Matar el miedo por Fernando Rodríguez
Es posible que el miedo sea consustancial a la esencia misma de la sociedad humana, que ésta se constituya justo para normar las relaciones entre los depredadores que somos, lobos, para lograr la convivencia. Eso dicen algunos ilustres pensadores. Limitémonos a afirmar que en toda colectividad hay una cierta dosis de violencia, en acto y en potencia, y circula en ella una proporcional dosis de miedo.
En estos catorce largos años los venezolanos hemos tenido mucho miedo. De diversos orígenes. El más omnipresente ha sido el de la delincuencia creciente, desmesurada. Nuestros hábitos mínimos, nuestras relaciones con la ciudad, nuestros horarios, la mirada al ciudadano que se nos cruza, la salida de los hijos, el parqueo del automóvil, la noche silenciosa y temible, el turista que no viene, el venezolano que se va, la lectura de los diarios… la vida toda se ha saturado de ese miedo hiperbólico. Las encuestas han matematizado con increíble constancia ese desgarramiento de la personalidad colectiva.
Pero también el Poder se ha encargado de sembrar el temor en la vida política propiamente, no es menos política la delincuencia, y ambas se amalgaman inextricablemente.
Dos grandes fantasmas se suman a los anteriores: el de un acontecimiento fratricida, en una sociedad polarizada y ahíta de odios, y el caer sin retorno en un modelo societario repudiado universalmente por sus fracasos y crímenes, el ahogarnos en el mar de la desventura histórica.
El régimen, en su delirio y su despotismo, ha sembrado sistemáticamente el terror. El empleado público que sólo habla a media voz y acata las órdenes que humillan sus convicciones. El ciudadano sometido a la arbitrariedad del poder único, que sabe de Brito y de Afiuni. Las bandas armadas. Los insultos encadenados sin cese. La manipulación impúdica de las instituciones. El sindicalista conminado a ser esquirol de sí mismo. La degradación de toda moralidad civil. El chantaje exhibicionista y abierto de las armas. La corrupción sin barreras que humilla y arrincona. La exclusión y la maldición de toda disidencia, convertida en traición a la patria. El país que hace agua por todas partes y parece que se nos cae encima como poseído por una endiablada furia. Las presiones que sufrimos, hoy, para arrancar nuestros votos.
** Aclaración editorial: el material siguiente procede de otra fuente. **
==> src/rtl/crp16_mul_seq.sv <==
// Shift-and-add 16x16 multiplier (low 16 bits + overflow) that time-shares the crp16 ALU.
module crp16_mul_seq
  import crp16_mul_seq_pkg::*;
(
  input  logic              clock,
  input  logic              reset,
  input  logic              start,
  input  logic [DATA_W-1:0] op_a,
  input  logic [DATA_W-1:0] op_b,
  output logic              busy,
  output logic              done,
  output logic [DATA_W-1:0] result,
  output logic              ovf,
  output logic              alu_req,
  input  logic              alu_gnt,
  output logic [DATA_W-1:0] alu_x,
  output logic [DATA_W-1:0] alu_y,
  output logic [SEL_W-1:0]  alu_sel,
  input  logic [DATA_W-1:0] alu_out,
  input  logic              alu_c
);

  mul_state_t        state, state_nx;
  logic [DATA_W-1:0] acc, acc_nx;
  logic [DATA_W-1:0] mc, mc_nx;
  logic [DATA_W-1:0] mp, mp_nx;
  logic              ovf_r, ovf_r_nx;
  logic [DATA_W-1:0] result_nx;
  logic              ovf_nx;

  // State and datapath registers
  always_ff @(posedge clock) begin
    if (reset) begin
      state  <= ST_IDLE;
      acc    <= '0;
      mc     <= '0;
      mp     <= '0;
      ovf_r  <= 1'b0;
      result <= '0;
      ovf    <= 1'b0;
    end else begin
      state  <= state_nx;
      acc    <= acc_nx;
      mc     <= mc_nx;
      mp     <= mp_nx;
      ovf_r  <= ovf_r_nx;
      result <= result_nx;
      ovf    <= ovf_nx;
    end
  end

  // Next state, ALU request and datapath updates; outputs decode only registered state
  always_comb begin
    state_nx  = state;
    acc_nx    = acc;
    mc_nx     = mc;
    mp_nx     = mp;
    ovf_r_nx  = ovf_r;
    result_nx = result;
    ovf_nx    = ovf;
    busy      = (state != ST_IDLE);
    done      = 1'b0;
    alu_req   = 1'b0;
    alu_x     = '0;
    alu_y     = '0;
    alu_sel   = ALU_LSR;

    case (state)
      ST_IDLE: begin
        if (start) begin
          acc_nx   = '0;
          mc_nx    = op_a;
          mp_nx    = op_b;
          ovf_r_nx = 1'b0;
          state_nx = ST_SCAN;
        end
      end
      ST_SCAN: begin
        // Result is loaded on entry to DONE so it is already valid while done is high
        if (mp == '0) begin
          result_nx = acc;
          ovf_nx    = ovf_r;
          state_nx  = ST_DONE;
        end else if (mp[0]) begin
          state_nx = ST_ADD;
        end else begin
          state_nx = ST_SHL;
        end
      end
      ST_ADD: begin
        alu_req = 1'b1;
        alu_x   = acc;
        alu_y   = mc;
        alu_sel = ALU_ADD;
        if (alu_gnt) begin
          acc_nx   = alu_out;
          ovf_r_nx = ovf_r | alu_c;
          state_nx = ST_SHL;
        end
      end
      ST_SHL: begin
        alu_req = 1'b1;
        alu_x   = mc;
        alu_y   = DATA_W'(1);
        alu_sel = ALU_LSL;
        // A multiplicand bit pushed out matters only if higher multiplier bits remain
        if (alu_gnt) begin
          mc_nx    = alu_out;
          ovf_r_nx = ovf_r | (mc[DATA_W-1] & (mp[DATA_W-1:1] != '0));
          state_nx = ST_SHR;
        end
      end
      ST_SHR: begin
        alu_req = 1'b1;
        alu_x   = mp;
        alu_y   = DATA_W'(1);
        alu_sel = ALU_LSR;
        if (alu_gnt) begin
          mp_nx    = alu_out;
          state_nx = ST_SCAN;
        end
      end
      ST_DONE: begin
        done     = 1'b1;
        state_nx = ST_IDLE;
      end
      default: state_nx = ST_IDLE;
    endcase
  end

endmodule
**config.mk**
```make
export PLATFORM = sky130hd
export DESIGN_NAME = tlb_op_unit
export DESIGN_NICKNAME = d
export VERILOG_FILES = /design/src/rtl/tlb_op_unit_pkg.sv /design/src/rtl/tlb_op_unit_random.sv /design/src/rtl/tlb_op_unit.sv
export SDC_FILE = /design/constraint.sdc
export NUM_CORES = 1
export LEC_CHECK = 0
export ABC_AREA = 0
export BUFFER_PORTS_ARGS = -buffer_cell sky130_fd_sc_hd__buf_4
export CORE_AREA = 4 4 147 149
export CTS_BUF_LIST = sky130_fd_sc_hd__clkbuf_16
export DETAILED_ROUTE_END_ITERATION = 8
export DIE_AREA = 0 0 151 153
export GPL_TIMING_DRIVEN = 0
export PLACE_DENSITY = 0.77
export RECOVER_POWER = 25
export SYNTH_ARGS = -nofsm -noshare
export SYNTH_HDL_FRONTEND = slang
export SYNTH_SLANG_ARGS = --single-unit
```
**constraint.sdc**
```tcl
create_clock -name clk -period 3 [get_ports clk]
set_input_delay 0 -clock clk [delete_from_list [all_inputs] [get_ports clk]]
set_output_delay 0 -clock clk [all_outputs]
set_load 0.05 [all_outputs]
```
**src/rtl/tlb_op_unit_pkg.sv**
```systemverilog
// Shared CPU definitions for the TLB maintenance path: entry layout, instruction
// encoding, FSM states and array size.
package CPU_Defines;

  localparam int TLBNUM = 16;

  typedef struct packed {
    logic [18:0] vpn2;
    logic [7:0]  asid;
    logic        g;
    logic [19:0] pfn0;
    logic [2:0]  c0;
    logic        d0;
    logic        v0;
    logic [19:0] pfn1;
    logic [2:0]  c1;
    logic        d1;
    logic        v1;
  } tlb_entry_t;

  typedef enum logic [1:0] {
    TLBP  = 2'b00,
    TLBR  = 2'b01,
    TLBWI = 2'b10,
    TLBWR = 2'b11
  } tlb_op_t;

  typedef enum logic [2:0] {
    S_IDLE,
    S_PROBE,
    S_READ,
    S_WRITE,
    S_DONE
  } tlb_state_t;

endpackage

```
**src/rtl/tlb_op_unit_random.sv**
```systemverilog
// CP0 Random register: free-running down-counter over [Wired, TLBNUM-1].
module tlb_random_counter #(
  parameter int TLBNUM = 16,
  parameter int IW     = $clog2(TLBNUM)
) (
  input  logic          clk,
  input  logic          rst,
  input  logic [IW-1:0] wired,
  input  logic          wired_we,
  output logic [IW-1:0] random
);

  localparam logic [IW-1:0] RANDOM_MAX = IW'(TLBNUM - 1);

  // Reaching Wired (or 0) reloads the top, so Random never drops below Wired.
  always_ff @(posedge clk or negedge rst) begin
    if (!rst) begin
      random <= RANDOM_MAX;
    end else if (wired_we) begin
      random <= RANDOM_MAX;
    end else if (random == wired || random == '0) begin
      random <= RANDOM_MAX;
    end else begin
      random <= random - 1'b1;
    end
  end

endmodule

```
**src/rtl/tlb_op_unit.sv**
```systemverilog
// TLB maintenance sequencer (TLBP/TLBR/TLBWI/TLBWR) for the MEM stage, driving the
// write/read side of the TLB array and returning results to CP0.
module tlb_op_unit
  import CPU_Defines::*;
#(
  parameter int TLBNUM = 16,
  parameter int IW     = $clog2(TLBNUM)
) (
  input  logic          clk,
  input  logic          rst,
  input  logic          op_valid,
  input  logic [1:0]    op_type,
  output logic          op_ready,
  output logic          op_done,
  input  logic [IW-1:0] cp0_index,
  input  tlb_entry_t    cp0_entry,
  input  logic [IW-1:0] cp0_wired,
  input  logic          cp0_wired_we,
  output logic [IW-1:0] cp0_random,
  output logic [18:0]   s_vpn2,
  output logic [7:0]    s_asid,
  input  logic          s_found,
  input  logic [IW-1:0] s_index,
  output logic [IW-1:0] r_index,
  input  tlb_entry_t    r_entry,
  output logic          we,
  output logic [IW-1:0] w_index,
  output tlb_entry_t    w_entry,
  output logic          probe_we,
  output logic          probe_miss,
  output logic [IW-1:0] probe_index,
  output logic          read_we,
  output tlb_entry_t    read_entry,
  output logic          flush_req
);

  tlb_state_t    state, state_next;
  tlb_op_t       op_q;
  logic [IW-1:0] index_q;
  logic [IW-1:0] random_q;
  tlb_entry_t    entry_q;
  tlb_entry_t    read_q;
  logic          found_q;
  logic [IW-1:0] hit_idx_q;

  logic accept;
  assign accept = (state == S_IDLE) && op_valid;

  tlb_random_counter #(
    .TLBNUM(TLBNUM),
    .IW    (IW)
  ) u_random (
    .clk     (clk),
    .rst     (rst),
    .wired   (cp0_wired),
    .wired_we(cp0_wired_we),
    .random  (cp0_random)
  );

  always_ff @(posedge clk or negedge rst) begin
    if (!rst) state <= S_IDLE;
    else      state <= state_next;
  end

  // Random is captured at accept, so a coincident Wired write cannot affect TLBWR.
  always_ff @(posedge clk or negedge rst) begin
    if (!rst) begin
      op_q      <= TLBP;
      index_q   <= '0;
      random_q  <= '0;
      entry_q   <= '0;
      read_q    <= '0;
      found_q   <= 1'b0;
      hit_idx_q <= '0;
    end else begin
      if (accept) begin
        op_q     <= tlb_op_t'(op_type);
        index_q  <= cp0_index;
        random_q <= cp0_random;
        entry_q  <= cp0_entry;
      end
      if (state == S_PROBE) begin
        found_q   <= s_found;
        hit_idx_q <= s_index;
      end
      if (state == S_READ) read_q <= r_entry;
    end
  end

  // The entry's g bit already carries EntryLo0.G & EntryLo1.G as assembled by CP0.
  always_comb begin
    state_next  = state;
    op_ready    = 1'b0;
    op_done     = 1'b0;
    s_vpn2      = '0;
    s_asid      = '0;
    r_index     = '0;
    we          = 1'b0;
    w_index     = '0;
    w_entry     = '0;
    probe_we    = 1'b0;
    probe_miss  = 1'b0;
    probe_index = '0;
    read_we     = 1'b0;
    read_entry  = '0;
    flush_req   = 1'b0;
    unique case (state)
      S_IDLE: begin
        op_ready = 1'b1;
        if (op_valid) begin
          unique case (tlb_op_t'(op_type))
            TLBP:        state_next = S_PROBE;
            TLBR:        state_next = S_READ;
            TLBWI, TLBWR: state_next = S_WRITE;
            default:     state_next = S_IDLE;
          endcase
        end
      end
      S_PROBE: begin
        s_vpn2     = entry_q.vpn2;
        s_asid     = entry_q.asid;
        state_next = S_DONE;
      end
      S_READ: begin
        r_index    = index_q;
        state_next = S_DONE;
      end
      S_WRITE: begin
        we         = 1'b1;
        w_index    = (op_q == TLBWR) ? random_q : index_q;
        w_entry    = entry_q;
        state_next = S_DONE;
      end
      S_DONE: begin
        op_done    = 1'b1;
        state_next = S_IDLE;
        unique case (op_q)
          TLBP: begin
            probe_we    = 1'b1;
            probe_miss  = ~found_q;
            probe_index = found_q ? hit_idx_q : '0;
          end
          TLBR: begin
            read_we    = 1'b1;
            read_entry = read_q;
          end
          default: flush_req = 1'b1;
        endcase
      end
      default: state_next = S_IDLE;
    endcase
  end

endmodule

```
==> impl_metrics.tcl, run 1 <==
set metrics [dict create \
    min_period_ps 2710 \
    drv_cap 1 \
    yosysTopAreaCell "dfrtp_1" \
    finalClockSkew_ps 11.9 \
    synth_common_cells "188 x and2_1, 174 x dfrtp_1, 171 x mux2_2" \
    start_util 0.400 \
    fillers 1415 \
    area_growth_pct 68.0 \
    p_sw_frac 0.371 \
    htreeDepth 4 \
    grt_pass1_vias 7896 \
    cts_tree "done" \
    outcome "finished with violations" \
    rsz0062_at_grt "false" \
    drt_iter0_drc 228 \
    cts_resized 0 \
    io_buffers 380 \
    yosysSeqAreaShare 0.553 \
    clk_path_buf_depth 2 \
    die_w_um 151 \
    critPathRequiredTime_ps 3000 \
    peakVddDrop_mv 0.436 \
    syn_area_mm2 0.00806 \
    min_period_over_period 0.905 \
    rows 52 \
    totalWireLength_mm 28.4 \
    viasPerCell 4.76 \
    synthCells 627 \
    grt_pass1_wl_mm 43.5 \
    power.density_mw_per_mm2 805 \
    dr.pass1.iters 4 \
    dpl.hpwl_mm 19.0 \
    clkTransAtPathRegs_ps 70 \
    hold_ws_ps 54.0 \
    clk_latency_ps 430 \
    grt_max_degree 107 \
    wl_per_cell_um 19.1 \
    cts_made_buffers 17 \
    ioPinCount 381 \
    vias 7060 \
    p_comb_frac 0.409 \
    slew_violations 106 \
    syn_area_per_cell_um2 12.9 \
    final_util 0.671 \
    synth-edff-count 0 \
    pwr-share-seq 0.391 \
    die_h_um 153 \
    fin_tns_setup_ps 0 \
    power_uw 10900 \
    fmax_mhz 368 \
    max_slew_margin -0.660 \
    antenna_found_initial 2 \
    die-area_mm2 0.0231 \
    grtUsageTotal 0.242 \
    root_buffer "clkbuf_16" \
    ys_types 25 \
    end_kind "primary output" \
    grt_overflow 0 \
    worst_pin_slew_ps 2490 \
    failed_checks "capacitance limit, slew limit" \
    syn-num-nets 803 \
    ant_nets 0 \
    drive_gt1_frac 0.507 \
    synth_top_flop_cell "dfrtp_1" \
    core_area_mm2 0.0202 \
    setup_violations 0 \
    finalHoldViolCount 0 \
    min_path_type "primary input to register" \
    yosys.area.top_type_share 0.540 \
    drc 0 \
    cts_sinks 178 \
    synth_seq_cells 178 \
    yosys_warnings 0 \
    critical_path_class "register to primary output" \
    fin_nets 1373 \
    switchingPower_uw 4040 \
    synth_area_leaders "dfrtp_1 54%, mux2_2 24%, and2_1 15%" \
    crit_fanout 10 \
    synthArstFlopShare 1.00 \
    internal-power_uw 6860 \
    clkPwrFrac 0.200 \
    power.leakage_uw 0.00652 \
    yosysMostFrequentCell "and2_1" \
    crit_arrival_ps 2710 \
    gp_congestion 0.797 \
    cp-start-kind "register" \
]
[kinds of logic after synthesis]
kind of cell,share of synthesized area
multiplexers,0.239
adder cells (fa/ha/maj),0.00155
buffers and inverters,0.0265
AO/OA/AOI/OAI,0.00543
flip-flops,0.553
AND/OR/NAND/NOR,0.168
XOR/XNOR,0.00652
$ cat config.mk
export PLATFORM = sky130hd
export DESIGN_NAME = ir_score_tracker
export DESIGN_NICKNAME = d
export VERILOG_FILES = /design/src/rtl/ir_score_tracker.sv
export SDC_FILE = /design/constraint.sdc
export NUM_CORES = 1
export LEC_CHECK = 0
export ABC_AREA = 1
export CAP_MARGIN = 0
export CELL_PAD_IN_SITES_DETAIL_PLACEMENT = 0
export CELL_PAD_IN_SITES_GLOBAL_PLACEMENT = 1
export CORE_MARGIN = 4
export CORE_UTILIZATION = 40
export CTS_CLUSTER_SIZE = 10
export DETAILED_ROUTE_END_ITERATION = 10
export GPL_ROUTABILITY_DRIVEN = 0
export GPL_TIMING_DRIVEN = 0
export PLACE_DENSITY_LB_ADDON = 0.08
export SYNTH_ARGS = -nofsm -noshare
export SYNTH_HDL_FRONTEND = slang
export SYNTH_SLANG_ARGS = --single-unit
$ cat constraint.sdc
create_clock -name clock -period 4.2 [get_ports clock]
set_input_delay 1.05 -clock clock [delete_from_list [all_inputs] [get_ports clock]]
set_output_delay 1.05 -clock clock [all_outputs]
set_load 0.02 [all_outputs]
Ese miedo que duele pero sobre todo humilla y degrada nuestra condición suele tener un tope y un buen día el cadáver se levanta y echa a andar, la rebeldía brama, al fin y al cabo los males históricos no duran cien años. Pues bien, nosotros pensamos que ese momento ha llegado. Allí están los síntomas.
Sobre todo esos millones de ciudadanos que han salido a la calle detrás de un líder honesto, sensato y valiente y que cada día cobran mayor conciencia de su poder. Los titubeos y traspiés de una dirigencia gubernamental tartamuda y enferma. La emergencia de un diáfano plan de futuro contra el cual no pueden las sinrazones de la demagogia, el chovinismo, la incapacidad manifiesta, el verbo enmohecido, cursi y fascistoide del gran jefe y las amenazas del caos.
Y si hemos llegado allí, al miedo a tener miedo, porque así lo impone la voluntad de vivir dignamente y asumir la libertad, no habrá fuerza alguna que nos haga callar y nos impida actuar.